The day begins with a morning meeting. It’s 9 a.m., and there is a significant problem to be solved. A new toy has been introduced to the preschool.

So what’s the problem?

There is only one toy. There are 20 preschool students.

During the morning meeting, the students will discuss and decide who will use the toy and when. Together they will navigate through different scenarios and decide upon rules that will leave everyone, hopefully, satisfied.

The skills required to peacefully negotiate a solution to this problem are skills that these 4-year-olds will use again and again — throughout their entire scholastic experience and on into their work lives.

Preschool Sets the Stage for Life

Preschool provides young children with the opportunity to learn and practice important life skills, including independence, empathy, conflict resolution, how to listen and how to express oneself. It gives students a head start when entering kindergarten, as students who have been in preschool better understand how school works.

“Children really learn everything in preschool,” says Tracy Murch, head of Doherty Lower School at The Seven Hills School in Cincinnati. “[Preschool] is a really invaluable social opportunity, where one learns how to collaborate and be with someone else. It’s the beginning of understanding how to be a part of the community. How to respect one another and solve social differences.”

Play is Important

Intentional play in preschool provides young children with the opportunity to develop skills, which will inevitably lead to students’ success.

“We promote learning through purposeful play,” Murch says. “We set routines that support academic skills. We also teach lessons that are 100% life skill lessons.”

One such lesson is The Market. Students research and learn what a market is. They learn about supply and demand. They create an actual market where they sell an item to their peers. They develop the advertisement, the product, and even the receipts. In all of this they are developing language and social skills like cooperation. They are also developing executive skills like time management. And the whole thing feels and looks like play. Because it is.

Emilie Parry, owner and administrator of Creative Tots Preschool in Cincinnati, says that in her school, the focus is on developing the whole child through social instruction and intentional play.

“When we created the curriculum, we always wanted to make sure that we were focusing on what the children are interested in,” Parry says.

An example of Creative Tots responsive curriculum is the way that handwriting is taught. Many different mediums are brought into the classroom to reach students where they are.

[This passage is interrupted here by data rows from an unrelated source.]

This is an optimization exercise on Yosys and OpenROAD, whose aim is small area and a short achievable clock period, not a production implementation. Only simulation tests tie the RTL to the original design; equivalence was not proved. No activity file was given, so power comes from the tool's default toggle rates.

== v1 ==
==> flow/design.v <==
module dm_addr_gen #(
    parameter int DMA_SIZE = 16,
    parameter int DMD_SIZE = 16,
    parameter int NREG     = 8
) (
    input  logic                clk,
    input  logic                reset,
    input  logic                ps_dg_en,
    input  logic                ps_dg_pre,
    input  logic [2:0]          ps_dg_ireg,
    input  logic [2:0]          ps_dg_mreg,
    input  logic                ps_dg_imm_en,
    input  logic [DMA_SIZE-1:0] ps_dg_imm,
    input  logic                ps_dg_wrt_en,
    input  logic [4:0]          ps_dg_wrt_add,
    input  logic                ps_dg_rd_en,
    input  logic [4:0]          ps_dg_rd_add,
    input  logic [DMD_SIZE-1:0] bc_dt,
    output logic [DMA_SIZE-1:0] dg_dm_add,
    output logic [DMD_SIZE-1:0] dg_bc_dt
);
    logic [NREG-1:0][15:0] i_d, m_d, l_d, b_d;    
    logic [NREG-1:0]       i_v, m_v, l_v, b_v;    
    logic [15:0] rd_val;
    logic [15:0] dm_add_q;
    logic [15:0] bc_dt_q;
    logic [15:0] i_cur, l_cur, b_cur, u;
    logic        s;
    logic [16:0] a_sum;       
    logic [15:0] r_l;         
    logic        do_wrap;
    logic [15:0] wrap;
    logic [NREG-1:0] si, sm;
    logic [4*NREG-1:0] sr;
    logic [4*NREG-1:0] v_all;
    logic [4*NREG-1:0][15:0] d_all;
    always_comb begin
        v_all = {b_v, l_v, m_v, i_v};
        d_all = {b_d, l_d, m_d, i_d};
        for (int k = 0; k < NREG; k++) begin
            si[k] = ps_dg_ireg == k[2:0];
            sm[k] = !ps_dg_imm_en && m_v[k] && ps_dg_mreg == k[2:0];
        end
        for (int j = 0; j < 4*NREG; j++)
            sr[j] = v_all[j] && ps_dg_rd_add == j[4:0];
        i_cur = '0;
        l_cur = '0;
        b_cur = '0;
        u     = ps_dg_imm_en ? ps_dg_imm : 16'd0;
        for (int k = 0; k < NREG; k++) begin
            i_cur |= (si[k] && i_v[k]) ? i_d[k] : 16'd0;
            l_cur |= (si[k] && l_v[k]) ? l_d[k] : 16'd0;
            b_cur |= (si[k] && b_v[k]) ? b_d[k] : 16'd0;
            u     |= sm[k] ? m_d[k] : 16'd0;
        end
        rd_val = '0;
        for (int j = 0; j < 4*NREG; j++)
            rd_val |= sr[j] ? d_all[j] : 16'd0;
    end
    logic [17:0] cs1_s, cs1_c, cs2_s, cs2_c, cs3_s, cs3_c;
    logic [17:0] t_n, t_p;
    logic        lt_base, ge_end;
    always_comb begin
        s     = u[15];
        a_sum = {1'b0, i_cur} + {1'b0, u};
        cs1_s = {2'b00, i_cur} ^ {2'b00, u} ^ {2'b00, ~b_cur};
        cs1_c = {(({1'b0, i_cur} & {1'b0, u}) | ({1'b0, i_cur} & {1'b0, ~b_cur})
                | ({1'b0, u} & {1'b0, ~b_cur})), 1'b1};
        cs2_s = cs1_s ^ cs1_c ^ {2'b00, ~l_cur};
        cs2_c = {((cs1_s[16:0] & cs1_c[16:0]) | (cs1_s[16:0] & {1'b0, ~l_cur})
                | (cs1_c[16:0] & {1'b0, ~l_cur})), 1'b1};
        t_n   = cs1_s + cs1_c;
        t_p   = cs2_s + cs2_c;
        lt_base = !t_n[17];
        ge_end  = t_p[17];
        cs3_s = {2'b00, i_cur ^ u ^ (s ? l_cur : ~l_cur)};
        cs3_c = {1'b0, ((i_cur & u) | (i_cur & (s ? l_cur : ~l_cur))
                | (u & (s ? l_cur : ~l_cur))), ~s};
        r_l   = 16'(cs3_s + cs3_c);
        do_wrap = (l_cur != 16'd0) && (s ? (a_sum[16] && lt_base) : ge_end);
        wrap    = do_wrap ? r_l : a_sum[15:0];
    end
    logic       wr_i, wr_m, wr_l, wr_b;
    logic       upd;
    always_comb begin
        wr_i = ps_dg_wrt_en && ps_dg_wrt_add[4:3] == 2'd0;
        wr_m = ps_dg_wrt_en && ps_dg_wrt_add[4:3] == 2'd1;
        wr_l = ps_dg_wrt_en && ps_dg_wrt_add[4:3] == 2'd2;
        wr_b = ps_dg_wrt_en && ps_dg_wrt_add[4:3] == 2'd3;
        upd  = ps_dg_en && !ps_dg_pre;
    end
    logic [NREG-1:0] sel_wi, sel_ui, sel_hi, sel_wm, sel_wl, sel_wb;
    always_comb begin
        for (int k = 0; k < NREG; k++) begin
            sel_wi[k] = (wr_i || wr_b) && ps_dg_wrt_add[2:0] == k[2:0];
            sel_ui[k] = !sel_wi[k] && upd && ps_dg_ireg == k[2:0];
            sel_hi[k] = !sel_wi[k] && !sel_ui[k];
            sel_wm[k] = wr_m && ps_dg_wrt_add[2:0] == k[2:0];
            sel_wl[k] = wr_l && ps_dg_wrt_add[2:0] == k[2:0];
            sel_wb[k] = wr_b && ps_dg_wrt_add[2:0] == k[2:0];
        end
    end
    always_ff @(posedge clk) begin
        for (int k = 0; k < NREG; k++) begin
            i_d[k] <= (sel_wi[k] ? bc_dt : 16'd0) | (sel_ui[k] ? wrap : 16'd0)
                    | (sel_hi[k] ? i_d[k] : 16'd0);
            if (sel_wm[k]) m_d[k] <= bc_dt;
            if (sel_wl[k]) l_d[k] <= bc_dt;
            if (sel_wb[k]) b_d[k] <= bc_dt;
        end
    end
    always_ff @(posedge clk or posedge reset) begin
        if (reset) begin
            i_v      <= '0;
            m_v      <= '0;
            l_v      <= '0;
            b_v      <= '0;
            dm_add_q <= '0;
            bc_dt_q  <= '0;
        end else begin
            for (int k = 0; k < NREG; k++) begin
                if (((wr_i || wr_b) && ps_dg_wrt_add[2:0] == k[2:0]) ||
                    (upd && ps_dg_ireg == k[2:0]))
                    i_v[k] <= 1'b1;
                if (wr_m && ps_dg_wrt_add[2:0] == k[2:0]) m_v[k] <= 1'b1;
                if (wr_l && ps_dg_wrt_add[2:0] == k[2:0]) l_v[k] <= 1'b1;
                if (wr_b && ps_dg_wrt_add[2:0] == k[2:0]) b_v[k] <= 1'b1;
            end
            if (ps_dg_en) dm_add_q <= ps_dg_pre ? a_sum[15:0] : i_cur;
            if (ps_dg_rd_en) bc_dt_q <= rd_val;
        end
    end
    assign dg_dm_add = dm_add_q;
    assign dg_bc_dt  = bc_dt_q;
endmodule
Settings: LEC_CHECK=0, ABC_AREA=1, CAP_MARGIN=20, CORE_MARGIN=2, CORE_UTILIZATION=55, SETUP_SLACK_MARGIN=2.6, SLEW_MARGIN=20, TNS_END_PERCENT=5; clock period 7.0 ns.
standard.sh (not shown) runs the stock make flow with config.mk's settings and CLKGATE_MAP_FILE= SYNTH_SCRIPT=/design/flow/synth_recipe.tcl, a recipe that flattens the netlist after the stock synthesis.
==> flow/flow/run.sh <==
#!/bin/bash
set -euo pipefail
cd "$(dirname "$0")/.."
export ADDER_MAP_FILE=
bash standard.sh > standard_flow.log 2>&1
v1 has completed all stages; timing, DRC and antenna checks passed.
### v1 -> v40
Settings: CORE_UTILIZATION: 55 -> 40; SETUP_SLACK_MARGIN: 2.6 -> 2.3.
==> results.txt <==
- Side by side, share of power burned in registers turned out higher in v40 than in v1.
- Final worst hold slack delta (v40 -> v1): insignificant
- v40 vs v1: post-layout worst setup margin down
- v40 ran to completion and came out clean on the timing, design-rule and antenna checks.
- ps_dg_rd_add[0] as the timing startpoint of the critical path was reported by v1, and ps_dg_rd_add[4] by v40.
- [diff] power, v40 relative to v1: improvement
- Delta (v40 minus v1): fraction of the cycle the final worst path needs +3.4 points; utilization after layout shows a reduction of 21 points.
- The starting density of the core of v40 falls short of that of v1 by 15 points.
Input changes introduced in v7 (baseline for comparison: v40):
Settings: CORE_UTILIZATION: 40 -> 55.
Results
| core area | higher: v40 |
On half-perimeter wire length of the detailed placement result, v7 does better than v40.
Worst hold margin delta (v40 -> v7): insignificant
Re switching power of the nets: v40 was higher than v7.

==> static timing again, ports no longer ideal <==
The results above use ideal ports. As a check the final layouts listed here were re-extracted and re-timed, cells and wires unchanged.
Step 1 sets driving cells, clkbuf_16 on the clock port and buf_2 on the other inputs (assumed; they add their load-dependent delay and slew).
Step 2 adds t to the input delays and takes it off the output delays; t is the mean of the earliest and latest rising clock arrival at the registers after step 1. Input paths then give back, and output paths get back, about the clock's delay inside the block.
Slacks: no drivers / after step 1 / after step 2; pairs: no drivers / after step 1.
run	t, ns	slack for setup (ns)	cell pins on the clock port's net
v1	0.693	2.318 / 2.357 / 1.664	1
v40	0.699	2.083 / 2.127 / 1.428	1
v7	0.692	2.122 / 2.159 / 1.467	1
After both steps setup and hold are still met in every run listed.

A student might make the letter “C” out of playdough and sticks, before they ever even pick up a pencil.

Independence is Fostered

In addition, a lot of learning in preschool happens within small groups. Students are encouraged to ask their classmates for help before they ask the teacher. This encourages socialization and responsibility.

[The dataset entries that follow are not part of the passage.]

What follows belongs to an exercise in optimizing a design on an open flow for small area and a short achievable clock period; a production flow would make more cautious choices. Function was checked by simulation only, so behaviour that the tests miss may differ from the original.

## north
// srpt_grant_top
module srpt_grant_top #(
   parameter int QUEUE_DEPTH    = 16,
   parameter int MAX_OVERCOMMIT = 4
) (
   input  logic        ap_clk,
   input  logic        ap_rst,
   input  logic        header_valid_i,
   input  logic [79:0] header_i,
   input  logic        grant_full_i,
   output logic        grant_valid_o,
   output logic [50:0] grant_o
);
   logic        push;
   logic        retire;
   logic [27:0] in_id;
   logic [9:0]  in_key;
   logic        head_occ;
   logic        head_occ_nx;
   logic [9:0]  head_key;
   logic [27:0] head_id;
   logic        pop;
   srpt_header_intake u_intake (
      .ap_clk         (ap_clk),
      .ap_rst         (ap_rst),
      .header_valid_i (header_valid_i),
      .header_i       (header_i),
      .push_o         (push),
      .retire_o       (retire),
      .id_o           (in_id),
      .key_o          (in_key)
   );
   srpt_queue #(
      .QUEUE_DEPTH (QUEUE_DEPTH)
   ) u_queue (
      .ap_clk     (ap_clk),
      .ap_rst     (ap_rst),
      .push_i     (push),
  ...
clock: 10.5 ns
lec_check: 0
cap_margin: 20
core_margin: 2
core_utilization: 40
slew_margin: 20
standard.sh (not shown) runs the stock make flow with config.mk's settings and CLKGATE_MAP_FILE= SYNTH_SCRIPT=/design/flow/synth_recipe.tcl, a recipe that flattens the netlist after the stock synthesis.
==> flow/flow/run.sh <==
#!/bin/bash
# The standard layout (the standard.sh: standard synthesis, then ORFS floorplan to
# finish) with these changes to how the layout is made; the clock, the constraints and
# every other setting are the standard flow's:
#  - clock tree sinks are clustered up to 20 to a leaf buffer, within 100 um;
#  - the port buffers that buffer_ports inserts on every input and output are buf_1
#    (the repair resizes them where timing needs it).
set -euo pipefail
bash standard.sh SETUP_SLACK_MARGIN=7 CTS_CLUSTER_SIZE=20 CTS_CLUSTER_DIAMETER=100 \
   "BUFFER_PORTS_ARGS=-buffer_cell sky130_fd_sc_hd__buf_1" finish > standard_flow.log 2>&1
### north -> south
diff --git a/flow/design.v b/flow/design.v
--- a/flow/design.v
+++ b/flow/design.v
@@ -55,13 +55,14 @@
    input  logic         ap_rst,
    input  logic         push_i,
    input  logic [27:0]  push_id_i,
    input  logic [9:0]   push_key_i,
    input  logic         pop_i,
    output logic         head_occ_o,
-   output logic         head_occ_nx_o,
+   output logic         head_occ_nx_pop_o,
+   output logic         head_occ_nx_nopop_o,
    output logic [9:0]   head_key_o,
    output logic [27:0]  head_id_o
 );
    localparam int N  = 16;
    localparam int PW = 4;
    logic [N-1:0][9:0]    key;
@@ -524,13 +525,14 @@
    assign key_d[14] = ({10{sel_14_12}} & key[12]) | ({10{sel_14_13}} & key[13]) | ({10{sel_14_15}} & key[15]) | ({10{sel_14_14}} & key[14]) | ({10{sel_14_11}} & key[11]);
    assign ptr_d[14] = ({PW{sel_14_12}} & ptr[12]) | ({PW{sel_14_13}} & ptr[13]) | ({PW{sel_14_15}} & ptr[15]) | ({PW{sel_14_14}} & ptr[14]) | ({PW{sel_14_11}} & ptr[11]);
    assign key_d[15] = ({10{sel_15_14}} & key[14]) | ({10{sel_15_15}} & key[15]) | ({10{sel_15_E}} & 10'h3ff) | ({10{sel_15_13}} & key[13]);
    assign ptr_d[15] = ({PW{sel_15_14}} & ptr[14]) | ({PW{sel_15_15}} & ptr[15]) | ({PW{sel_15_E}} & ptr[0]) | ({PW{sel_15_13}} & ptr[13]);
    assign head_key_o = key[0];
    assign head_occ_o = occ[0];
-   assign head_occ_nx_o = push_i || (pop_i ? (occ[1] || occ[2]) : (occ[0] || occ[1]));
+   assign head_occ_nx_pop_o   = push_i || occ[1] || occ[2];
+   assign head_occ_nx_nopop_o = push_i || occ[0] || occ[1];
    always_comb begin
       head_id_o = '0;
       for (int k = 0; k < N; k++) begin
          head_id_o = head_id_o | ({28{ptr[0] == PW'(k)}} & id_mem[k]);
       end
    end
@@ -555,13 +557,14 @@
 endmodule
 module srpt_active_set #(
    parameter int MAX_OVERCOMMIT = 4
 ) (
    input  logic         ap_clk,
    input  logic         ap_rst,
-   input  logic         head_occ_nx_i,
+   input  logic         head_occ_nx_pop_i,
+   input  logic         head_occ_nx_nopop_i,
    input  logic [9:0]   head_key_i,
    input  logic [27:0]  head_id_i,
    output logic         pop_o,
    input  logic         retire_i,
    input  logic [27:0]  retire_id_i,
    input  logic         grant_full_i,
@@ -590,12 +593,16 @@
             if (match[j]) match_first[k] = 1'b0;
             if (!occ[j]) free_first[k] = 1'b0;
          end
       end
    end
    assign pop_o = can_pop && !grant_full_i;
+   logic clr_any;
+   logic one_free;
+   assign clr_any  = retire_i && (|match);
+   assign one_free = (occ == 4'b1110) || (occ == 4'b1101) || (occ == 4'b1011) || (occ == 4'b0111);
    always_comb begin
       for (int k = 0; k < M; k++) begin
          occ_d[k] = (occ[k] && !(retire_i && match_first[k])) || (pop_o && free_first[k]);
       end
    end
    always_ff @(posedge ap_clk) begin
@@ -603,13 +610,14 @@
          occ     <= '0;
          gv      <= 1'b0;
          can_pop <= 1'b0;
       end else begin
          occ     <= occ_d;
          gv      <= pop_o;
-         can_pop <= head_occ_nx_i && !(&occ_d);
+         can_pop <= pop_o ? (head_occ_nx_pop_i && !(!clr_any && one_free))
+                          : (head_occ_nx_nopop_i && !(!clr_any && (&occ)));
       end
    end
    always_ff @(posedge ap_clk) begin
       for (int k = 0; k < M; k++) begin
          if (pop_o && free_first[k]) slot_id[k] <= head_id_i;
       end
@@ -633,13 +641,14 @@
 );
    logic        push;
    logic        retire;
    logic [27:0] in_id;
    logic [9:0]  in_key;
    logic        head_occ;
-   logic        head_occ_nx;
+   logic        head_occ_nx_pop;
+   logic        head_occ_nx_nopop;
    logic [9:0]  head_key;
    logic [27:0] head_id;
    logic        pop;
    srpt_header_intake u_intake (
       .ap_clk         (ap_clk),
       .ap_rst         (ap_rst),
@@ -657,22 +666,24 @@
       .ap_rst     (ap_rst),
       .push_i     (push),
       .push_id_i  (in_id),
       .push_key_i (in_key),
       .pop_i      (pop),
       .head_occ_o (head_occ),
-      .head_occ_nx_o (head_occ_nx),
+      .head_occ_nx_pop_o   (head_occ_nx_pop),
+      .head_occ_nx_nopop_o (head_occ_nx_nopop),
       .head_key_o (head_key),
       .head_id_o  (head_id)
    );
    srpt_active_set #(
       .MAX_OVERCOMMIT (MAX_OVERCOMMIT)
    ) u_active (
       .ap_clk        (ap_clk),
       .ap_rst        (ap_rst),
-      .head_occ_nx_i (head_occ_nx),
+      .head_occ_nx_pop_i   (head_occ_nx_pop),
+      .head_occ_nx_nopop_i (head_occ_nx_nopop),
       .head_key_i    (head_key),
       .head_id_i     (head_id),
       .pop_o         (pop),
       .retire_i      (retire),
       .retire_id_i   (in_id),
       .grant_full_i  (grant_full_i),
[summary]
- In terms of placer's final routability congestion estimate, north and south differ only marginally.
- Changes observed in south relative to north: multiplexer share of the synthesized area about even, maximum fanout encountered on the critical timing path fell 21, sequential share of cell area fell 2.2 points, fmax about even.
- Setup slack: south less than north
- Non-clock buffer count (south vs. north) increases by more than a quarter
- Looking at average cell area after synthesis across north and south, the one that comes out lower is south.
- Cmp south vs north: first-pass GRT wire length higher in south
- south reports its capture point of the worst path as u_queue.ptr[28] while north reports u_queue.id_mem[245].
- Sort north and south by share of cell area taken by multi-input logic gates, descending, and south comes first.
- Row routed wire length: south higher / north lower
- Against north, cell area after synthesis in south rose by a few percent.
- north and south ended up with nearly the same post-route clock period utilization.
- Diff north -> south | die area | increase of about 2.4%

static timing again, ports no longer ideal:
The flow's constraints put no driver on any port. The routed layouts listed below were extracted and timed again, unchanged, in two steps.
Step 1 sets driving cells, clkbuf_16 on the clock port and buf_2 on the other inputs (assumed; they add their load-dependent delay and slew).
Step 2 also shifts input and output timing later by t, the mid clock arrival at the registers, as if the neighbouring blocks saw the same clock.
Slacks: ideal / step 1 / step 2; pairs: ideal / step 1.
run	t, ns	setup slack, ns	slew at the worst register clock pin (ns)
north	0.756	6.955 / 6.878 / 6.123	0.10 / 0.10
south	0.780	6.952 / 6.959 / 6.203	0.10 / 0.10
After both steps setup and hold are still met in every run listed. For north, which loses most, drivers alone change the setup slack by -0.077 ns; drivers and shift together by -0.832 ns.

“An essential part of preschool is fostering independence,” Parry says. “Starting with the toddler program, we encourage students to use their words to communicate with us. In the classroom, we encourage them to become leaders: getting their own coats on, doing classroom jobs. It’s all about learning responsibility within their community.”

Parry says that one thing that they really work on in preschool is developing problem-solvers and thinkers.

“We want the learning to be messy,” Parry says. “We do not want it to always go right. What you find with kids if the environment is so systematic, is that when they come to a problem, they quit. You have to have that messy kind of learning in order for deep learning to happen. If you can teach children to be thinkers, then no matter what they are faced with, they will be able to think their way through it.”